▶ _SUPPLIED MATERIAL_
Source: an optimization exercise on an open RTL-to-GDS flow (aim: small area and a short achievable clock period). Production flows keep margins and buffers that such runs may drop.
The RTL was checked by simulation tests, not by an equivalence proof against the original design.
No driver is modelled on the clock port, so clocking that relies on it looks cheaper here than on a real chip.
Power is estimated from default activity; no workload was simulated.

==> flow/design.v (outline; a module is shown in full before it is edited, if it fits) <==
// module pe_mac: 1410 lines
// module pe_fa: 4 lines
// module pe_ha: 4 lines
module pe_mac #(
  parameter int WA       = 16,
  parameter int WB       = 16,
  parameter int ACCW     = 40,
  parameter int MULT_LAT = 1,
  parameter int ADD_LAT  = 0
) (
  input  logic                    clk,
  input  logic                    rst_n,
  input  logic                    in_valid,
  output logic                    in_ready,
  input  logic signed [WA-1:0]    a_in,
  input  logic signed [WB-1:0]    b_in,
  input  logic signed [ACCW-1:0]  psum_in,
  output logic                    out_valid,
  input  logic                    out_ready,
  output logic signed [WA-1:0]    a_out,
  output logic signed [WB-1:0]    b_out,
  output logic signed [ACCW-1:0]  psum_out
);
  // ...
==> flow/flow/run.sh <==
#!/bin/bash
# Own flow: the standard layout (standard.sh, unchanged synthesis) with
#  - the port buffers made of the smallest buffer cell (buf_1), and
#  - useful skew for the internal M registers (flow/skew.tcl, run as the
#    PRE_CTS_TCL hook: it wraps clock_tree_synthesis and delays the clock of
#    Ms/Mc, which have no path from an input or to an output).
set -euo pipefail
here=$(pwd)
export BUFFER_PORTS_ARGS="-buffer_cell sky130_fd_sc_hd__buf_1"
export PRE_CTS_TCL="$here/flow/skew.tcl"

export SKEW_CELLS="clkbuf_2 clkbuf_2 clkbuf_2 clkbuf_4"
bash standard.sh > standard.log 2>&1
==> flow/flow/skew.tcl <==
# Useful skew for the register-to-register paths A,B -> M -> S: the clock of
# the M registers (Ms, Mc), whose D and Q pins connect only to other
# registers through logic, is delayed by a chain of clock buffers after CTS,
# so the multiply stage borrows time from the accumulate stage.
rename clock_tree_synthesis my_cts_orig
proc clock_tree_synthesis {args} {
  my_cts_orig {*}$args
  # buffer cells of the delay chain, from the tree's leaf net to the registers
  set cells [expr {[info exists ::env(SKEW_CELLS)] ? $::env(SKEW_CELLS) : "clkbuf_2 clkbuf_4"}]
  set groups [dict create]
  foreach inst [get_cells -quiet {Ms[* Mc[*}] {
    set pin [get_pins -of_objects $inst -filter "name==CLK"]
    set net [get_nets -of_objects $pin]
    dict lappend groups [get_full_name $net] [list $pin [sta::sta_to_db_inst $inst]]
  }
  set block [ord::get_db_block]
  set k 0
  dict for {netname items} $groups {
    set xs 0; set ys 0; set pins {}
    foreach it $items {
      lappend pins [lindex $it 0]
      set bb [[lindex $it 1] getBBox]
      set xs [expr {$xs + (([$bb xMin] + [$bb xMax]) / 2)}]; set ys [expr {$ys + (([$bb yMin] + [$bb yMax]) / 2)}]
    }
    set n [llength $pins]
    set dbu [$block getDbUnitsPerMicron]
    set loc [list [expr {$xs / $n / double($dbu)}] [expr {$ys / $n / double($dbu)}]]
    set cur $netname
    # a stronger last buffer for a large group keeps the clock pin slew low
    set big [expr {[info exists ::env(SKEW_BIG)] ? $::env(SKEW_BIG) : 6}]
    set chain $cells
    if {$n > $big} { set chain [lreplace $chain end end clkbuf_8] }
    set s 0
    foreach cell $chain {
      insert_buffer -buffer_cell sky130_fd_sc_hd__$cell -net $cur -load_pins $pins -location $loc \
        -buffer_name skewbuf_${k}_$s -net_name skewnet_${k}_$s
      incr s
      set cur [get_full_name [get_nets -of_objects [lindex $pins 0]]]
    }
    puts "skew: $n M register clock pins of $netname behind $chain"
    incr k
  }
}
==> flow/standard.sh <==
#!/bin/bash
# synth_recipe.tcl (not shown) runs the flow's synth.tcl, then flattens the netlist and writes it again
# the make line also repeats each setting of config.mk as NAME=value (left out here)
make -C /OpenROAD-flow-scripts/flow DESIGN_CONFIG=/design/flow/config.mk WORK_HOME=/design/flow/orfs CLKGATE_MAP_FILE= SYNTH_SCRIPT=/design/flow/synth_recipe.tcl "${@:-finish}"
==> flow/config.mk <==
export PLATFORM = sky130hd
export DESIGN_NAME = pe_mac
export DESIGN_NICKNAME = pe_mac
export VERILOG_FILES = /design/flow/design.v
export SDC_FILE = /design/flow/constraint.sdc
export NUM_CORES = 4
export LEC_CHECK = 0
export ABC_AREA = 1
export CAP_MARGIN = 20
export CORE_MARGIN = 2
export CORE_UTILIZATION = 55
export CTS_BUF_LIST = sky130_fd_sc_hd__clkbuf_8
export SETUP_SLACK_MARGIN = 3.0
export SLEW_MARGIN = 20
export SYNTH_HIERARCHICAL = 1
export SYNTH_MINIMUM_KEEP_SIZE = 0
==> flow/constraint.sdc <==
create_clock -name core_clock -period 6.0 [get_ports {clk}]
set_input_delay 1.2000 -clock core_clock [delete_from_list [all_inputs] [get_ports {clk}]]
set_output_delay 1.2000 -clock core_clock [all_outputs]
set_load 0.01 [all_outputs]
==> results.cfg, run 1 <==
[yosys]
synth_top_family_by_area = adder cells
synth.area.mux_share_pct = 0
synth_edf_count = 0
syn-cell-area_um2 = 11980
synth_fa_ha_area_share_pct = 27.01
yosys.area.top_type = dfxtp_1
synth.top_cell.area_share_pct = 29.74
ys_ff_latch = 178

[finish]
multi_input_area_share_pct = 57.48
seq_area_share_pct = 26.04
finalNonFillerCells = 1793
final_core_util_pct = 65.38
seq_cells = 178
regArea_um2 = 3612

[sta]
tightestPinTransition_ps = 857.7
tns_ps = 0
finClkSkew_ps = 457.9
drv_slew = 0
fin_crit_sh_pct = 49.46

[global_route]
use_met2_pct = 43.82
grt_pass1_wl_um = 47330
track_usage_pct = 27.03

[route]
drtIter0Drc = 661
wl_met2_um = 13800
vias = 9622
wl_per_cell_um = 16.80

[setup_path]
endpoint_kind = register
r2r-end = Ms[20]

[worst_hold_path]
holdPathStages = 2
worstHoldStart = B[3]

[outcome]
status = finished clean

[power_and_ir_drop]
powerSeq_mw = 1.63
pwr-share-comb_pct = 46.9

[clock_network]
clk_pin_slew_ps = 110
ctsResizeCount = 15
==> run 2, diff against run 1 <==
--- a/flow/config.mk
+++ b/flow/config.mk
@@ -8,9 +8,9 @@
 export ABC_AREA = 1
 export CAP_MARGIN = 20
 export CORE_MARGIN = 2
-export CORE_UTILIZATION = 55
+export CORE_UTILIZATION = 40
 export CTS_BUF_LIST = sky130_fd_sc_hd__clkbuf_8
-export SETUP_SLACK_MARGIN = 3.0
+export SETUP_SLACK_MARGIN = 2.85
 export SLEW_MARGIN = 20
 export SYNTH_HIERARCHICAL = 1
 export SYNTH_MINIMUM_KEEP_SIZE = 0
==> results.cfg, run 2 <==
[outcome]
status = finished clean

[sta]
rsz0062_at_grt = true
fmax_mhz = 320.9
finalHoldViolations = 0
worst_slack_ps = 2884
finalSetupViolations = 0
fin_crit_sh_pct = 51.94
slew_headroom_pct = 40.55
fin_crit_ps = 3116
finClkSkew_ps = 443.7
drv_slew = 0
holdWs_ps = 198.8
tightestPinTransition_ps = 890.5
tns_ps = 0

[yosys]
synth_edf_count = 0
synthFlopType = dfxtp_1
synth.area.mux_share_pct = 0
synth_area_leaders = dfxtp_1 (30%), fa_1 (20%), xnor2_1 (9.2%)
ys_seq_area_share_pct = 29.74
synth_common_cells = nor2_1 (187), dfxtp_1 (178), xnor2_1 (126)
synth_xor_area_share_pct = 9.942
yosys.area.top_type = dfxtp_1
yosys.area_share.simple_pct = 13.22
syn_avg_cell_area_um2 = 8.928
synth.top_cell.area_share_pct = 29.74
synth_top_family_by_area = adder cells
syn_inst = 1342
async_flop_share_pct = 0
synth-compound-area-share_pct = 13.38
syn-num-nets = 1604
synth_fa_ha_area_share_pct = 27.01
synth_warnings = 7
ys_ff_latch = 178
synth_most_common_cell = nor2_1
ys_types = 43
syn-cell-area_um2 = 11980

[setup_path]
arrival_ps = 3850
endpoint_kind = register
cp_slowest_stage_delay_ps = 920
start_kind = register
cpMaxStageDelayCell = dfxtp_1
required_ps = 6740
reg2reg_slack_ps = 2880
crit_top_cell = fa_1
crit_type = register to register
path_cells = xnor2_1 -> o22ai_1 -> fa_1 -> fa_1 -> fa_1 -> fa_1
cp_top_family = adder cells
crit_fanout = 11
critPathBufInv = 0

[route]
vias_per_cell = 5.106
drtIter0Drc = 721
routed_wl_um = 32340
wl_per_cell_um = 16.93
drc = 0
vias = 9752
ant_nets = 0
firstDrtPassIters = 5

[finish]
syn2layout_area_growth_pct = 14.58
mostFrequentLayoutCells = nor2_1 (186), dfxtp_1 (165), buf_1 (148), xnor2_1 (126), fa_1 (121)
top_regs = P: 40 flops, S: 40 flops, Ms: 31 flops
nets = 1770
final_core_util_pct = 46.44
final_common_cell = nor2_1
drive_above_1_share_pct = 11.32

[die]
initial_core_util_pct = 40.53
num_io_pins = 150
core_area_um2 = 29560
die_area_um2 = 31350
fp.dieH_um = 177.1
rows = 63
fp.dieW_um = 177.1

[global_route]
grt_pass1_wl_um = 50180
grt_pass1_vias = 9529
antenna_found_initial = 1
grt_max_degree = 84
track_usage_pct = 21.05
gr-total-overflow = 0

[clock_network]
cts_buffers = 17
clock_sinks = 178
cts_tree = done
clock_latency_ps = 890
clk_pin_slew_ps = 100

[placed_design]
dp_hpwl_um = 23590
portBuffers = 149
gp_congestion = 0.9225
dp_slack_ps = 1967

[run]
cap_violations = 0

[power_and_ir_drop]
power.density_nw_per_um2 = 386.4
ir_worst_vdd_mv = 0.1838
p_leak_nw = 5.857

[worst_hold_path]
hp-class = register to register
run 2: cell counts after synthesis:
Identical to the previous run, type by type.
run 2: routing by layer:
metal  global-route usage, %  wire length (um)  up-vias
met5                       0                 0        -
met4                   7.128               767        0
met3                   4.274              1824       53
met2                   35.62             15790      296
met1                   26.74             13950     4660
li1                        -                 -     4743
run 2: logic make-up after synthesis:
kind of cell | count (synthesis)
flip-flops | 178
buffers and inverters | 193
adder cells (fa/ha/maj) | 186
AO/OA/AOI/OAI | 280
XOR/XNOR | 136
AND/OR/NAND/NOR | 369
run 2: per-module statistics from Yosys, one instance, submodules excluded:
module	cells	flip-flops and latches	times used
pe_mac	1235	178	1
pe_ha	1	0	20
pe_fa	1	0	87
run 2: final timing paths:
| path | from | endpoint | cells after the start |
|---|---|---|---|
| setup / recovery | A[8] | Ms[17] | 6 |
| hold reg to reg | B[2] | Ms[2] | 2 |
| hold / removal | B[2] | Ms[2] | 2 |
| setup reg to reg | A[8] | Ms[17] | 6 |
run 2: repair_timing:
| action | in CTS | in global routing |
|---|---|---|
| pin swaps | 0 | 4 |
| cloned | 0 | 1 |
| hold buffers | 0 | 0 |
| endpoints found under the setup margin | 27 | 22 |
| buffers inserted | 3 | 20 |
| resized for setup | 15 | 20 |
run 2: worst min-delay path: stages (launching register included):
cell and delay, ps:
dfxtp_2 380, ha_1 150, nor2_1 40
run 2: layout make-up, without the clock buffers:
type                       instances  area [um2]
inverter                         115       471.7
tap                              390       488.0
fill                            2911       15830
sequential                       178        3597
multi-input combinational        971        7681
antenna                            1       2.502
clock inverter                    12       156.4
timing repair inverter             1       5.005
timing repair buffer             180       812.0
run 2: report_power, final:
group / leakage [nW] / switching (mW) / total (mW) / internal, mW
clock: 0.406 / 0.553 / 1.22 / 0.670
combinational: 3.97 / 1.46 / 2.46 / 0.998
sequential: 1.48 / 0.170 / 1.62 / 1.45
run 2: per-stage QoR:
stage / power (mW) / area (um2) / cells
after floorplan: 3.478 / 12060 / 1342
after global placement: 3.967 / 12730 / 1811
after detailed placement: 4.026 / 12730 / 1811
after CTS: 5.300 / 13470 / 1888
after global routing: 5.832 / 13730 / 1910
final: 5.305 / 13730 / 1910
==> run 3, diff against run 2 <==
--- a/flow/flow/run.sh
+++ b/flow/flow/run.sh
@@ -9,5 +9,6 @@
 export BUFFER_PORTS_ARGS="-buffer_cell sky130_fd_sc_hd__buf_1"
 export PRE_CTS_TCL="$here/flow/skew.tcl"
 
-export SKEW_CELLS="clkbuf_2 clkbuf_2 clkbuf_2 clkbuf_4"
+export SKEW_CELLS="clkdlybuf4s25_1 clkbuf_4"
+export CTS_ARGS="-sink_clustering_enable -repair_clock_nets -buf_list sky130_fd_sc_hd__clkbuf_8 -dont_use_dummy_load"
 bash standard.sh > standard.log 2>&1
--- a/flow/config.mk
+++ b/flow/config.mk
@@ -8,9 +8,9 @@
 export ABC_AREA = 1
 export CAP_MARGIN = 20
 export CORE_MARGIN = 2
-export CORE_UTILIZATION = 40
+export CORE_UTILIZATION = 55
 export CTS_BUF_LIST = sky130_fd_sc_hd__clkbuf_8
-export SETUP_SLACK_MARGIN = 2.85
+export SETUP_SLACK_MARGIN = 3.1
 export SLEW_MARGIN = 20
 export SYNTH_HIERARCHICAL = 1
 export SYNTH_MINIMUM_KEEP_SIZE = 0
==> results.cfg, run 3 <==
[global_route]
grt_pass1_vias = 9230
gr-total-overflow = 0
met3_usage_pct = 4.251
grtUsageMet1_pct = 37.40
grt_pass1_wl_um = 47550
grt_max_degree = 84
top_usage_layer = met2
track_usage_pct = 27.17
use_met2_pct = 43.94
antenna_found_initial = 0

[yosys]
syn_inst = 1342
syn-cell-area_um2 = 11980
ys_ff_latch = 178
synth.top_cell.area_share_pct = 29.74
synthFlopType = dfxtp_1
synth_most_common_cell = nor2_1
ys_types = 43
yosys.area.top_type = dfxtp_1
synth_edf_count = 0
synth_common_cells = nor2_1 (187), dfxtp_1 (178), xnor2_1 (126)
synth_warnings = 7
synth_area_leaders = dfxtp_1 (30%), fa_1 (20%), xnor2_1 (9.2%)
syn-num-nets = 1604
syn_avg_cell_area_um2 = 8.928
async_flop_share_pct = 0
ys_seq_area_share_pct = 29.74

[sta]
fin_crit_sh_pct = 47.76
tightestPinTransition_ps = 821.2
finalSetupViolations = 0
fmax_mhz = 349.0
finClkSkew_ps = 430.9
holdWs_ps = 171.7
drv_slew = 0
slew_headroom_pct = 45.18
fin_crit_ps = 2866
rsz0062_at_grt = true
worst_slack_ps = 3134
tns_ps = 0
finalHoldViolations = 0

[setup_path]
start_kind = register
crit_fanout = 11
endpoint_kind = register
arrival_ps = 3590
required_ps = 6730
crit_type = register to register

[clock_network]
cts_tree = done
ctsHoldBuffers = 0
clock_sinks = 178
cts_buffers = 17
clk_pin_slew_ps = 70
clock_latency_ps = 850

[outcome]
status = finished clean

[route]
ant_nets = 0
drc = 0
routed_wl_um = 29940
firstDrtPassIters = 5
vias_per_cell = 5.458
vias = 9584
drtIter0Drc = 650
wl_per_cell_um = 17.05

[die]
core_area_um2 = 21220
num_io_pins = 150
die_area_um2 = 22980
fp.dieW_um = 151.6
fp.dieH_um = 151.6
rows = 53
initial_core_util_pct = 56.46

[finish]
top_regs = P: 40 flops, S: 40 flops, Ms: 31 flops
multi_input_area_um2 = 8177
drive_above_1_share_pct = 14.04
nets = 1745
regArea_um2 = 3620
mostFrequentLayoutCells = nor2_1 (184), dfxtp_1 (149), buf_1 (148), fa_1 (119), nand2_1 (115)
syn2layout_area_growth_pct = 15.76
nFillCells = 1851
final_common_cell = nor2_1
antenna_cells = 0

[placed_design]
gp_congestion = 0.8886
dp_slack_ps = 2255
dp_hpwl_um = 21990
portBuffers = 149

[worst_hold_path]
hp-class = register to register

[power_and_ir_drop]
power.density_nw_per_um2 = 371.6
ir_worst_vdd_mv = 0.2115
p_leak_nw = 5.777

[run]
cap_violations = 0
## run 3: repair_timing
action,in CTS,in global routing
gates cloned,0,0
setup endpoints to repair,29,32
resized for setup,19,50
pin swaps,2,21
setup buffers,10,14
## run 3: critical path, cell delays in order, from the launching register on
cell and delay [ps]:
dfxtp_1 850, xnor2_2 190, o22ai_2 210, fa_1 480
fa_2 550, fa_1 420, fa_1 440
## run 3: final timing paths
path                            start  cells after the start      to  slack [ps]
worst min register to register   B[3]                      2   Ms[2]         170
worst min-delay path             B[3]                      2   Ms[2]         170
worst max register to register   A[6]                      6  Ms[16]        3130
worst max-delay path             A[6]                      6  Ms[16]        3130
## run 3: final cells by class, without the clock buffers
cell class                      instances  share of cell area [%]
Multi-Input combinational cell        971                   58.95
Sequential cell                       178                   26.10
Timing Repair Buffer                  178                   5.882
Inverter                              115                   3.284
Tap cell                              275                   2.481
## run 3: per-layer routing
metal | vias to the layer above | share of wire [%]
li1 | 4678 | -
met1 | 4543 | 45
met2 | 307 | 46
met3 | 56 | 5.5
met4 | 0 | 2.7
met5 | - | 0
## run 3: kinds of logic after synthesis
group,count (synthesis),share of synthesized area [%]
compound gates,280,13.38
xor+xnor,136,9.942
fa+ha+maj,186,27.00
buf+inv,193,6.715
flops,178,29.74
simple gates,369,13.22
## run 3: report_power, final
group	internal (mW)	switching, mW
Sequential	1.45	0.171
Combinational	1.09	1.54
Clock	0.466	0.441
Total	3.01	2.15
## run 3: modules after synthesis (local to each module, per instance)
module	times used	area (um2)	flip-flops and latches	cells
pe_mac	1	9990	178	1235
pe_ha	20	12.51	0	1
pe_fa	87	20.02	0	1
## run 3: per-stage QoR
step	util [%]	cell area [um2]	total power [mW]	instances
after detailed placement	60.92	12930	4.040	1693
after global routing	65.36	13870	5.668	1756
after floorplan	-	12560	3.526	1342
final	65.36	13870	5.154	1756
after CTS	63.80	13540	5.005	1742
after global placement	60.92	12930	3.974	1693
==> run 4, diff against run 3 <==
--- a/flow/config.mk
+++ b/flow/config.mk
@@ -10,7 +10,8 @@
 export CORE_MARGIN = 2
 export CORE_UTILIZATION = 55
 export CTS_BUF_LIST = sky130_fd_sc_hd__clkbuf_8
-export SETUP_SLACK_MARGIN = 3.1
+export SETUP_SLACK_MARGIN = 3.15
 export SLEW_MARGIN = 20
 export SYNTH_HIERARCHICAL = 1
 export SYNTH_MINIMUM_KEEP_SIZE = 0
+export TNS_END_PERCENT = 20
==> results.cfg, run 4 <==
[finish]
mostFrequentLayoutCells = nor2_1 (185), dfxtp_1 (151), buf_1 (148), fa_1 (119), xnor2_1 (113)
nets = 1752
final_common_cell = nor2_1
antenna_cells = 0
syn2layout_area_growth_pct = 15.69
top_regs = P: 40 flops, S: 40 flops, Ms: 31 flops
drive_above_1_share_pct = 13.98
nFillCells = 1893

[sta]
fmax_mhz = 344.0
slew_headroom_pct = 48.97
finalSetupViolations = 0
rsz0062_at_grt = true
fin_crit_ps = 2907
holdWs_ps = 159.7
finClkSkew_ps = 465.9
finalHoldViolations = 0
fin_crit_sh_pct = 48.44
drv_slew = 0
tightestPinTransition_ps = 764.4
tns_ps = 0

[clock_network]
clock_sinks = 178
clk_pin_slew_ps = 80
clock_latency_ps = 890
cts_tree = done
cts_buffers = 17

[placed_design]
portBuffers = 149
dp_hpwl_um = 22060
gp_congestion = 0.9001

[global_route]
gr-total-overflow = 0
grt_pass1_vias = 9241
antenna_found_initial = 0
grt_pass1_wl_um = 47320
track_usage_pct = 27.17
grt_max_degree = 84

[setup_path]
endpoint = S[17]
crit_type = register to register
required_ps = 6340
endpoint_kind = register
startpoint = Ms[11]
arrival_ps = 3250
reg2reg_slack_ps = 3090
reg2reg_depth = 12
r2r-start = Ms[11]
r2r-end = S[17]
crit_fanout = 3
start_kind = register

[yosys]
syn_avg_cell_area_um2 = 8.928
synthFlopType = dfxtp_1
yosys.area.top_type = dfxtp_1
ys_types = 43
synth_most_common_cell = nor2_1
synth.top_cell.area_share_pct = 29.74
synth_area_leaders = dfxtp_1 (30%), fa_1 (20%), xnor2_1 (9.2%)
synth_common_cells = nor2_1 (187), dfxtp_1 (178), xnor2_1 (126)
synth_edf_count = 0
synth_warnings = 7
syn_inst = 1342
ys_seq_area_share_pct = 29.74
syn-cell-area_um2 = 11980
ys_ff_latch = 178
async_flop_share_pct = 0
syn-num-nets = 1604

[route]
ant_nets = 0
drtIter0Drc = 669
firstDrtPassIters = 5
vias_per_cell = 5.411
routed_wl_um = 30460
vias = 9540
drc = 0
wl_per_cell_um = 17.28

[power_and_ir_drop]
power.density_nw_per_um2 = 372.5
p_leak_nw = 5.786
ir_worst_vdd_mv = 0.2138

[run]
cap_violations = 0

[die]
core_area_um2 = 21220
num_io_pins = 150
fp.dieW_um = 151.6
initial_core_util_pct = 56.46
fp.dieH_um = 151.6
die_area_um2 = 22980
rows = 53

[outcome]
status = finished clean

[worst_hold_path]
hp-class = register to register
-- run 4: cell counts after synthesis --
No cell type changed its count.
-- run 4: kinds of logic after synthesis --
| family | count (synthesis) | share of synthesized area (%) |
|---|---|---|
| simple gates | 369 | 13.22 |
| compound gates | 280 | 13.38 |
| buf+inv | 193 | 6.715 |
| fa+ha+maj | 186 | 27.00 |
| flops | 178 | 29.74 |
| xor+xnor | 136 | 9.942 |
-- run 4: worst max-delay path, stage by stage, from the launching register on --
cell and delay [ps]:
dfxtp_1 310, fa_1 490, ha_4 310, nand2_1 50, inv_1 80, nand2_2 100, nor3_4 160, nand2_4 90
nand2_8 80, inv_1 60, fa_1 440, xor2_1 140, nor2_1 50
-- run 4: how the worst min path moves through the flow --
stage,to,slack (ps),depth (start not counted),start
floorplan,V[1],390,2,V[0]
global placement,V[3],390,2,V[2]
detailed placement,V[3],400,2,V[2]
CTS,Ms[2],210,2,B[3]
global route,Ms[2],180,2,B[3]
finish,Ms[2],160,2,B[3]
-- run 4: through the flow --
| step | worst slack, ps | util (%) | cells | total power, mW | instance area [um2] |
|---|---|---|---|---|---|
| final | 3093 | 65.32 | 1763 | 5.164 | 13860 |
| after global routing | 2935 | 65.32 | 1763 | 5.647 | 13860 |
| after CTS | 3078 | 63.65 | 1746 | 5.037 | 13510 |
| after detailed placement | 2275 | 60.60 | 1692 | 4.039 | 12860 |
| after global placement | 2380 | 60.60 | 1692 | 3.979 | 12860 |
| after floorplan | 2990 | - | 1342 | 3.517 | 12480 |
-- run 4: cell type report, without the clock buffers --
| type | count | area [um2] | area share (%) |
|---|---|---|---|
| Inverter | 115 | 473.0 | 3.412 |
| Multi-Input combinational cell | 971 | 8095 | 58.40 |
| Sequential cell | 178 | 3617 | 26.10 |
| Tap cell | 275 | 344.1 | 2.482 |
| Timing Repair Buffer | 182 | 854.6 | 6.165 |
| Timing Repair inverter | 1 | 7.507 | 0.05416 |
-- run 4: timing repair --
item / CTS / global route
buffers inserted: 13 / 16
resized for setup: 26 / 52
hold endpoints to repair: 0 / 0
gates cloned: 0 / 1
setup endpoints to repair: 33 / 81
pin swaps: 1 / 2
hold buffers: 0 / 0
-- run 4: layer usage --
layer  vias to the layer above  GRT usage [%]  share of wire, %  wire length [um]
met1                      4512          37.07                46             13870
li1                       4674              -                 -                 -
met5                         -              0                 0                 0
met3                        58          4.341               5.4              1631
met2                       296          44.16                46             14020
met4                         0          9.537               3.1               940
-- run 4: modules after synthesis (local to each module, per instance) --
module,cells,times used,flops+latches,cell area [um2]
pe_mac,1235,1,178,9990
pe_fa,1,87,0,20.02
pe_ha,1,20,0,12.51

▶ _THE TASK_
Go through the material and copy each line in which the word "switching" occurs.

▶ _RESPONSE TO THE TASK_
group / leakage [nW] / switching (mW) / total (mW) / internal, mW
group	internal (mW)	switching, mW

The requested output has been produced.